§ **Work task**: Copy every line from the records that holds the word "RegWriteIn".

Stored data:
+ + + + + + +

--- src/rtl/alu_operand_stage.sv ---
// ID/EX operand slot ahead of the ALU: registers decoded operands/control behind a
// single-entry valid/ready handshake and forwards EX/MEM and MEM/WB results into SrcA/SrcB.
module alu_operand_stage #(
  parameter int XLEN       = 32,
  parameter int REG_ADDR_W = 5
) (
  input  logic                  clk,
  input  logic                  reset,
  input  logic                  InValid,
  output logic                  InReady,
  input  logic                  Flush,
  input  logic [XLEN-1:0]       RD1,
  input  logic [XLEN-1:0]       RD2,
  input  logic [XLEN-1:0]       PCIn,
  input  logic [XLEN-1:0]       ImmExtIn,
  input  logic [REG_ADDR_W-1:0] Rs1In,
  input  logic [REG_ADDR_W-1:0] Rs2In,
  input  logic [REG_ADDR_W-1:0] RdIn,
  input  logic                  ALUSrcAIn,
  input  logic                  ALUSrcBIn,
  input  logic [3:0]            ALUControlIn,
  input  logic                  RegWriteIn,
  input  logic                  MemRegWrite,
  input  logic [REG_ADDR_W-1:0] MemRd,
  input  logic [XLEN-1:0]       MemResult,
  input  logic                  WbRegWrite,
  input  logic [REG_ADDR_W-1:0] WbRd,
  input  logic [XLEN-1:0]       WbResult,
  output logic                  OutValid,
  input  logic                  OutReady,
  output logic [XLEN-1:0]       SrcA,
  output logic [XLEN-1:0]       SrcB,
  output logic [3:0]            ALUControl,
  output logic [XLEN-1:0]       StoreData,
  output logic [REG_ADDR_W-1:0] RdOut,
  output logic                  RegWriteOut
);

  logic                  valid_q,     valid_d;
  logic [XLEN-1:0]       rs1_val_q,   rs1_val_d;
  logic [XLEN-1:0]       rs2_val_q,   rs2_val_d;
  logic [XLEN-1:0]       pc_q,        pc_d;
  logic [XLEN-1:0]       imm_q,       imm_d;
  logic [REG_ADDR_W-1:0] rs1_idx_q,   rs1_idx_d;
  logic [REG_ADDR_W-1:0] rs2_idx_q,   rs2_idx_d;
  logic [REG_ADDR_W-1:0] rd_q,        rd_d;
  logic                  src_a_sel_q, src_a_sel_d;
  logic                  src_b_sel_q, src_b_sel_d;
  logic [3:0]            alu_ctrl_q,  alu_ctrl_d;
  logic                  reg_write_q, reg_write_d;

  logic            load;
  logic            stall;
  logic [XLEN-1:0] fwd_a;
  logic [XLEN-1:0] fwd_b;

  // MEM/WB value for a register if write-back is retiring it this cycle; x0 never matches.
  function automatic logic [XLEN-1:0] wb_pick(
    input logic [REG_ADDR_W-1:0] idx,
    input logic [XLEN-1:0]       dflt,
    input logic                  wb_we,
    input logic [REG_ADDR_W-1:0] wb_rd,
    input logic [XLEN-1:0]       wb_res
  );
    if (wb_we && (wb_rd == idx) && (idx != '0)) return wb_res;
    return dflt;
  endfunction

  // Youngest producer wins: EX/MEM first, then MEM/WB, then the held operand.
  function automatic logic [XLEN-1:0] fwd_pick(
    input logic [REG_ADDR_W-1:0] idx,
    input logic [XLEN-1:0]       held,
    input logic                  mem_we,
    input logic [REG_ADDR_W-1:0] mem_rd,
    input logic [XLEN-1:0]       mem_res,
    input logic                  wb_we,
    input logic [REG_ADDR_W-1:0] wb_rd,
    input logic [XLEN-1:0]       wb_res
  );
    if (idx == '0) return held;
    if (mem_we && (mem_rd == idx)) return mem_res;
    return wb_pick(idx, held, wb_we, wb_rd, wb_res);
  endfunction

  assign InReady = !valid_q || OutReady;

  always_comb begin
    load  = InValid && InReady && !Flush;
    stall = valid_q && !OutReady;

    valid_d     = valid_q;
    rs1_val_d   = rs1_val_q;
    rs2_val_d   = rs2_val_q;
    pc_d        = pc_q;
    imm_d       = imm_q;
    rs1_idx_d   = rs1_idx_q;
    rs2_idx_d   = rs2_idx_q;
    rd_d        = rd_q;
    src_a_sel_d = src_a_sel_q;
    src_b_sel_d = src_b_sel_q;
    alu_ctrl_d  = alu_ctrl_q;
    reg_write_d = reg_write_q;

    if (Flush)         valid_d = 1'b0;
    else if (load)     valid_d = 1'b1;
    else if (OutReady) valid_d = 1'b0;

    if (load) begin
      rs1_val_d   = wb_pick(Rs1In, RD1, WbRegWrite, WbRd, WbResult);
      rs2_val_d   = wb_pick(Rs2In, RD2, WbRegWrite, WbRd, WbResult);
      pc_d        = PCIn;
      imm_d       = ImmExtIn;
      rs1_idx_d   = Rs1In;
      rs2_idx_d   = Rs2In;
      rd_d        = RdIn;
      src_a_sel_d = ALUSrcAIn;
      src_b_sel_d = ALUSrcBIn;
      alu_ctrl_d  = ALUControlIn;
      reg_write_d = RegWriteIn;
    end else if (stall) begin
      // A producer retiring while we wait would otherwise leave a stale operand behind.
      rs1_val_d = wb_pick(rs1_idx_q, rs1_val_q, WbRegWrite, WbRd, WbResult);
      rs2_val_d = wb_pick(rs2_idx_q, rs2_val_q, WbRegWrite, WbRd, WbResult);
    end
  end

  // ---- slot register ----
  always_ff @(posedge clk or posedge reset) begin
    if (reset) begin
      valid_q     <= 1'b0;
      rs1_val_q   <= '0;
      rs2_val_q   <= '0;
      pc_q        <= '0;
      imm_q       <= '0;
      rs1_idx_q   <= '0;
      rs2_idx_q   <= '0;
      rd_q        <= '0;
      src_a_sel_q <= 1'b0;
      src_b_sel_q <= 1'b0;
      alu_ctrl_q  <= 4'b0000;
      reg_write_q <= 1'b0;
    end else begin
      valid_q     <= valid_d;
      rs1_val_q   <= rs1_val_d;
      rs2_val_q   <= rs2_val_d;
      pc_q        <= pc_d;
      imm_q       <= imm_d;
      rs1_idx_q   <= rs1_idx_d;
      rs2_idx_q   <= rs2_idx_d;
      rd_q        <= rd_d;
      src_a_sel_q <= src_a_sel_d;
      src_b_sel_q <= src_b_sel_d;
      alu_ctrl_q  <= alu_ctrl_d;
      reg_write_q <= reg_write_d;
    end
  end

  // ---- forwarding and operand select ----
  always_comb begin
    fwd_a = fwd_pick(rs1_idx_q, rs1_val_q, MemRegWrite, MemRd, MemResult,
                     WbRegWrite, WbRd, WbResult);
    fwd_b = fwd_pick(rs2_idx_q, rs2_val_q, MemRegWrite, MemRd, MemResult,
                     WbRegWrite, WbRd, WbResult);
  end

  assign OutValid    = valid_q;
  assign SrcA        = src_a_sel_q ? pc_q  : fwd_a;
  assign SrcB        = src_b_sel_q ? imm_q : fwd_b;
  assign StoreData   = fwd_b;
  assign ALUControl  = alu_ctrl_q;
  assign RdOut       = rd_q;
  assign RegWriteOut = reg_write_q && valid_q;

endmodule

+ + + + + + +

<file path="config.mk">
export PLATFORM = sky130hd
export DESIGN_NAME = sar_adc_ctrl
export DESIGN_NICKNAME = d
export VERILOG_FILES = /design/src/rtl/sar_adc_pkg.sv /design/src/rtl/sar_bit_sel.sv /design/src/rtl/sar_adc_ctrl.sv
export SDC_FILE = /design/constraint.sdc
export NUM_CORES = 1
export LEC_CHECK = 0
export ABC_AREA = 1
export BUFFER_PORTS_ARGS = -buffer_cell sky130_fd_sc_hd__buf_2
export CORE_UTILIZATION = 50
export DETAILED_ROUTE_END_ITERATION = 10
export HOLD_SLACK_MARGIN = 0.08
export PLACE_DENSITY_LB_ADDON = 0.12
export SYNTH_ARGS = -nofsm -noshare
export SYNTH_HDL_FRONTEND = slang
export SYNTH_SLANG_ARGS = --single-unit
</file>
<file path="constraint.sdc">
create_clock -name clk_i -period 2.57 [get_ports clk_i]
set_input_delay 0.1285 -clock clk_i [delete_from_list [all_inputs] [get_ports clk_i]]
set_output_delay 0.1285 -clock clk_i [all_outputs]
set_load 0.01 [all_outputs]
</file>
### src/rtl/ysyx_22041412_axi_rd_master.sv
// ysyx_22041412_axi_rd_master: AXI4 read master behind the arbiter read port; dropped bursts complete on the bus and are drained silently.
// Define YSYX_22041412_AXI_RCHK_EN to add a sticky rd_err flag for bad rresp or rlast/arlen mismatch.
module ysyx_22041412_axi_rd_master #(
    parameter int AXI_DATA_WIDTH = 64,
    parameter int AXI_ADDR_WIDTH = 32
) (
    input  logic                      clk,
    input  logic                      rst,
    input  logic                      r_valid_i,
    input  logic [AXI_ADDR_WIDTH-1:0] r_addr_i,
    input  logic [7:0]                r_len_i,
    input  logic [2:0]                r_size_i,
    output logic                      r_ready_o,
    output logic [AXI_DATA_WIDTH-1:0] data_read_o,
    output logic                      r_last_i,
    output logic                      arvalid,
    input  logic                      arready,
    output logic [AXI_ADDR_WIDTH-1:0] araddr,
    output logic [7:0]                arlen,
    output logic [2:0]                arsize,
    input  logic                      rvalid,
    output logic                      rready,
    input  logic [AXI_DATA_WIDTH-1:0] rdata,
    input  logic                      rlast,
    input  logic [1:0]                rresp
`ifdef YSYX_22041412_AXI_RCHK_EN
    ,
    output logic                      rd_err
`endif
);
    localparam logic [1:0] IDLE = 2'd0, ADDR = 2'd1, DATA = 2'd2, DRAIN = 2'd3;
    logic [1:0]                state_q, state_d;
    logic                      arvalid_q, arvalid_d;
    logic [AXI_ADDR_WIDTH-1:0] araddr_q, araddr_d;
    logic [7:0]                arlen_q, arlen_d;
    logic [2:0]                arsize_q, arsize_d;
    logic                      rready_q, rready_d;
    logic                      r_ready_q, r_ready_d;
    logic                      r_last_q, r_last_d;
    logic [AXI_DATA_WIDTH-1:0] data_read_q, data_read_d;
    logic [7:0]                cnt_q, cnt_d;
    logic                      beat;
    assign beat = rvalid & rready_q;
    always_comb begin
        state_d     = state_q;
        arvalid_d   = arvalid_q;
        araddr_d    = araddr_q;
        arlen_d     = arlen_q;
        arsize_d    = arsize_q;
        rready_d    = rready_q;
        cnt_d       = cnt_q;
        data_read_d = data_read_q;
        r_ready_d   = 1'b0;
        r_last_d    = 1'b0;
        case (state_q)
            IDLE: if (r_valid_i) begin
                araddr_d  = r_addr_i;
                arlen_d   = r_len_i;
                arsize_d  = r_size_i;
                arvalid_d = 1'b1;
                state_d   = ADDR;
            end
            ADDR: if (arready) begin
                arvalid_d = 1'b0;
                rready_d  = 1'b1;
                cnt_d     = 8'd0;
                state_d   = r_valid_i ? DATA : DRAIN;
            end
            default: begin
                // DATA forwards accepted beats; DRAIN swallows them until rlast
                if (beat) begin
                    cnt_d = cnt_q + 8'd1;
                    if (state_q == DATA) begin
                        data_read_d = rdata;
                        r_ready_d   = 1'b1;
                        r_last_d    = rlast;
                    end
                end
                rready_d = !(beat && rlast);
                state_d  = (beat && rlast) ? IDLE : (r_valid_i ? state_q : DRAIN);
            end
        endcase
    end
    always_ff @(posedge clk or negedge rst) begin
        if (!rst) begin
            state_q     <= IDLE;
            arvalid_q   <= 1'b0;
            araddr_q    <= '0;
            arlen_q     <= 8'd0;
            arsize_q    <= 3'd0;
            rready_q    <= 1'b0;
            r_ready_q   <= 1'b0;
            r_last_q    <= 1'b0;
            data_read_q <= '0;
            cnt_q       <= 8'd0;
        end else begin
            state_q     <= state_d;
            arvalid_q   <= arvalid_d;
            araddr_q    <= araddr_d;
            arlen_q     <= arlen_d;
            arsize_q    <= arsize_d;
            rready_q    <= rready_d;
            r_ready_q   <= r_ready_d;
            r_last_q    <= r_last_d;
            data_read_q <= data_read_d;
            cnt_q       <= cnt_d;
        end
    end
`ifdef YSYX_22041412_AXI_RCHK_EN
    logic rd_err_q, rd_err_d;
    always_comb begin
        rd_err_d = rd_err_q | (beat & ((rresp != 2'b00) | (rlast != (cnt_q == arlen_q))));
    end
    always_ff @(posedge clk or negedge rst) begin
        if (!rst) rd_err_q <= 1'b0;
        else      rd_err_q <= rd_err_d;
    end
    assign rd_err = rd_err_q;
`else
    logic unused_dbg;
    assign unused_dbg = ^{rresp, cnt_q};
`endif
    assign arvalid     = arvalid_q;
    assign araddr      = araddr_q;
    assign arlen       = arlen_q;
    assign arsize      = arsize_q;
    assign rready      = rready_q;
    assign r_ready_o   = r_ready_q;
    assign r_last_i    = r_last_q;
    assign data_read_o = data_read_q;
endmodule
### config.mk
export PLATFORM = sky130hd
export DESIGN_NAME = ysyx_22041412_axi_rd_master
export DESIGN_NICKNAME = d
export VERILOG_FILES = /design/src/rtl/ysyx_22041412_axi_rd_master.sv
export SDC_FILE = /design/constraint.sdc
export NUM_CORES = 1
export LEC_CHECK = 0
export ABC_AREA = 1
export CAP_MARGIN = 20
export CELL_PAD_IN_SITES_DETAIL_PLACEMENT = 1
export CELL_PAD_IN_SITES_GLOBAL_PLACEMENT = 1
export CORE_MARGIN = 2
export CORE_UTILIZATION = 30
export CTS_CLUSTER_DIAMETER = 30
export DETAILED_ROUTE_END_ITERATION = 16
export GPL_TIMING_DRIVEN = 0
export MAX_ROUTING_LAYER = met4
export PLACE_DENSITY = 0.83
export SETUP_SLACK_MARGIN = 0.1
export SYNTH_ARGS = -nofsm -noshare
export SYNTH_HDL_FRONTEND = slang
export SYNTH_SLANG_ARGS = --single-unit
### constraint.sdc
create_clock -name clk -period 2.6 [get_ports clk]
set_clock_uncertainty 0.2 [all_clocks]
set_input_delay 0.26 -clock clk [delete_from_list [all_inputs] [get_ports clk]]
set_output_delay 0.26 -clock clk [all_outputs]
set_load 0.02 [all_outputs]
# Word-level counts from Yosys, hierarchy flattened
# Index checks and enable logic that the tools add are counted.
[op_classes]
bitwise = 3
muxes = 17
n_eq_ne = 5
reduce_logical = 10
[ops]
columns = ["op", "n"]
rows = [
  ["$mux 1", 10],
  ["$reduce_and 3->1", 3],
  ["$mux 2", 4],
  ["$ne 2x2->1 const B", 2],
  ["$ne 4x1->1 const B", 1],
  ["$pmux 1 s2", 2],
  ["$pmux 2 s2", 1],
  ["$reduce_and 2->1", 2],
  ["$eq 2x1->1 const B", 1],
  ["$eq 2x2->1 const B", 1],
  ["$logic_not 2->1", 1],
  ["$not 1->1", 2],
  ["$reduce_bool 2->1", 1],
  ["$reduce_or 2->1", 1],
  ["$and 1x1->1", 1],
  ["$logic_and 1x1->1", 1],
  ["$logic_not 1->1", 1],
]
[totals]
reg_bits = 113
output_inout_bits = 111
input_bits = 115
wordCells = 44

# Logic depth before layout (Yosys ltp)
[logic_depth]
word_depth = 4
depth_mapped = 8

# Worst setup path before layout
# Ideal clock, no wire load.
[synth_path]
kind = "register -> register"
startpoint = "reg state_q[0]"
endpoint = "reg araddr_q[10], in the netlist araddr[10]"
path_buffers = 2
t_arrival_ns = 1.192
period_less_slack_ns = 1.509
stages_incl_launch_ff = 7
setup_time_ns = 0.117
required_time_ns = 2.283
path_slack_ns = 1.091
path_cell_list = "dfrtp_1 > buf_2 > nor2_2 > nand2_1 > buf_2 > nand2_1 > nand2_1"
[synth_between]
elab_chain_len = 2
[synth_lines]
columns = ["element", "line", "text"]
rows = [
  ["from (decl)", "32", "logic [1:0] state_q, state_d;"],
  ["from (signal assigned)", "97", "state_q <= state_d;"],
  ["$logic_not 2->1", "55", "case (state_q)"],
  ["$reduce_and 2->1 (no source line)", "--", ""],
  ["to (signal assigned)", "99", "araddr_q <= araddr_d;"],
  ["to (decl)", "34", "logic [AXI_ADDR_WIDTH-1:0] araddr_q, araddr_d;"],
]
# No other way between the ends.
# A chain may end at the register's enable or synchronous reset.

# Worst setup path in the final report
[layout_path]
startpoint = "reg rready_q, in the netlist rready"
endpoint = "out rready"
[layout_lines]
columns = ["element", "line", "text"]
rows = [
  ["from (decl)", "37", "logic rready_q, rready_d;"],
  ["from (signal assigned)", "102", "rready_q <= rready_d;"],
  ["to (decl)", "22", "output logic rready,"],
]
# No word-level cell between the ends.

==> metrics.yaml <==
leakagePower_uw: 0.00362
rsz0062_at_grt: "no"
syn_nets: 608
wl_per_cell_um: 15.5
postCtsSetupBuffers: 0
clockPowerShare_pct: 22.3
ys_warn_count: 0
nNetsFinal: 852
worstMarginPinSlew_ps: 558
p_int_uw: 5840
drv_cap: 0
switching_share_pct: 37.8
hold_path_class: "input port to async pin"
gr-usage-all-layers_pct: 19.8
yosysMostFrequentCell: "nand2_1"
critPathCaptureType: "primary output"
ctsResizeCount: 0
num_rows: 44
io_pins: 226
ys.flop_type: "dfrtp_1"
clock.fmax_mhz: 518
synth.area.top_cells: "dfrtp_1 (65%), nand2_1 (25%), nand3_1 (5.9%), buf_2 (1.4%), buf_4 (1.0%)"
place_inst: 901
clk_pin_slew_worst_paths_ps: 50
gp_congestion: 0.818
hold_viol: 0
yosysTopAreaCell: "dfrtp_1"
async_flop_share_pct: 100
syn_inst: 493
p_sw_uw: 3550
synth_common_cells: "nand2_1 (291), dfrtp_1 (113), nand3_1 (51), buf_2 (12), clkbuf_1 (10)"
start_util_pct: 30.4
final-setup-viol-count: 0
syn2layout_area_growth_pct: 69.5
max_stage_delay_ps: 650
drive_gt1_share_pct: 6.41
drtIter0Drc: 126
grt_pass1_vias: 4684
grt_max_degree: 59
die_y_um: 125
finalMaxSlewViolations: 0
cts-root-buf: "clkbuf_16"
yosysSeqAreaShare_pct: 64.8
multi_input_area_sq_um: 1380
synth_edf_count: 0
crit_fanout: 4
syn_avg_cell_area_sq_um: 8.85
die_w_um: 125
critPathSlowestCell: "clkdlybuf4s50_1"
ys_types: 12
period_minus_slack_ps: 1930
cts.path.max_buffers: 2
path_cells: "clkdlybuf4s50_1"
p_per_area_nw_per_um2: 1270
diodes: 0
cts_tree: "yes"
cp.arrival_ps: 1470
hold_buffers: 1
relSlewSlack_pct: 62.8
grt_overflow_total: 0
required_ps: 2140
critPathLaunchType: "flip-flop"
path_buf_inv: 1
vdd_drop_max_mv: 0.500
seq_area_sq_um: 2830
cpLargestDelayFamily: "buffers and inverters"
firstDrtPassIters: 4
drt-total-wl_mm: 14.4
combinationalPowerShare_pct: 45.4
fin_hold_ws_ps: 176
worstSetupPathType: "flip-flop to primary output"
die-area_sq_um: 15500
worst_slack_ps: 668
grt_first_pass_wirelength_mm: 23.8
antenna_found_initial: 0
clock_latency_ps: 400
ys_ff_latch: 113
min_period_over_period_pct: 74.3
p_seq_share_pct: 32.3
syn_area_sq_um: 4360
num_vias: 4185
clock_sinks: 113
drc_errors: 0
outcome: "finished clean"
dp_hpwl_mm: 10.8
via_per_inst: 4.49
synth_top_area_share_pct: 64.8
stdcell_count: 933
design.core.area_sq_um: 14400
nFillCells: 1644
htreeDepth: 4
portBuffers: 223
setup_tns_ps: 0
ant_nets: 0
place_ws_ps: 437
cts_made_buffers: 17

+ + + + + + +

§ **Answer area**:
  input  logic                  RegWriteIn,
      reg_write_d = RegWriteIn;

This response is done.